Kinshasa/Dakar/New York/Geneva — One month after the beginning of the school year, 80 per cent of school-aged children have returned to school in Beni and Mabalako health zones, the two epicentres of the current Ebola outbreak in the eastern Democratic Republic of the Congo (DRC). More than half of these children are girls.
"All children, including those living in Ebola-affected areas of the eastern DRC, have the right to education," said Dr Gianfranco Rotigliano, UNICEF Representative in the DRC. "That's why our Ebola-response aims to ensure that schools in affected areas are offering a protective environment for children to continue their education, while teachers also teach children how to protect themselves from Ebola."

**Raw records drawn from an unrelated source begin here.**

<file path="config.mk">
export PLATFORM = sky130hd
export DESIGN_NAME = matrix_input_handler
export DESIGN_NICKNAME = d
export VERILOG_FILES = /design/src/mih_pkg.sv /design/src/element_streamer.sv /design/src/empty_slot_finder.sv /design/src/input_sequencer.sv /design/src/matrix_header_parser.sv /design/src/matrix_input_handler.sv
export VERILOG_INCLUDE_DIRS = /design/src
export SDC_FILE = /design/constraint.sdc
export NUM_CORES = 1
export LEC_CHECK = 0
export ABC_AREA = 1
export BUFFER_PORTS_ARGS = -buffer_cell sky130_fd_sc_hd__buf_2
export CAP_MARGIN = 0
export CELL_PAD_IN_SITES_DETAIL_PLACEMENT = 1
export CELL_PAD_IN_SITES_GLOBAL_PLACEMENT = 1
export CORE_MARGIN = 4
export CORE_UTILIZATION = 43
export CTS_CLUSTER_SIZE = 25
export DETAILED_ROUTE_END_ITERATION = 8
export GPL_TIMING_DRIVEN = 0
export PLACE_DENSITY_LB_ADDON = 0.1
export REMOVE_ABC_BUFFERS = 1
export SYNTH_ARGS = -nofsm -noshare
export SYNTH_HDL_FRONTEND = slang
export SYNTH_SLANG_ARGS = --single-unit
</file>
<file path="constraint.sdc">
create_clock -name clk -period 10.3 [get_ports clk]
set_clock_uncertainty 0.05 [all_clocks]
set_input_delay 3.09 -clock clk [delete_from_list [all_inputs] [get_ports clk]]
set_output_delay 3.09 -clock clk [all_outputs]
set_load 0.005 [all_outputs]
</file>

UNICEF has identified more than 1,500 schools in the areas affected by the latest Ebola epidemic. Among these, 365 schools located in the epicentres of the outbreak are deemed to be high risk.
"When children in school learn about how to prevent Ebola transmission, they are also helping to avoid further spread of the disease in the community," said Dr Rotigliano. "These children are promoting regular hand washing with their families at home."
To date, UNICEF and its partners have:
Equipped all 365 targeted schools in the high-risk zones with hygiene and health equipment;
Trained more than 3,500 teachers and school principals on preventive measures on Ebola to guarantee schools are protective environments for children;
Reached 69,338 school children with Ebola prevention messages;
Provided assistance to 129 orphaned and unaccompanied school-aged children to return to school.
As some children in the affected areas are still not in school, UNICEF and its partners continue to sensitize and encourage parents to register their children and ensure that their right to education is fulfilled.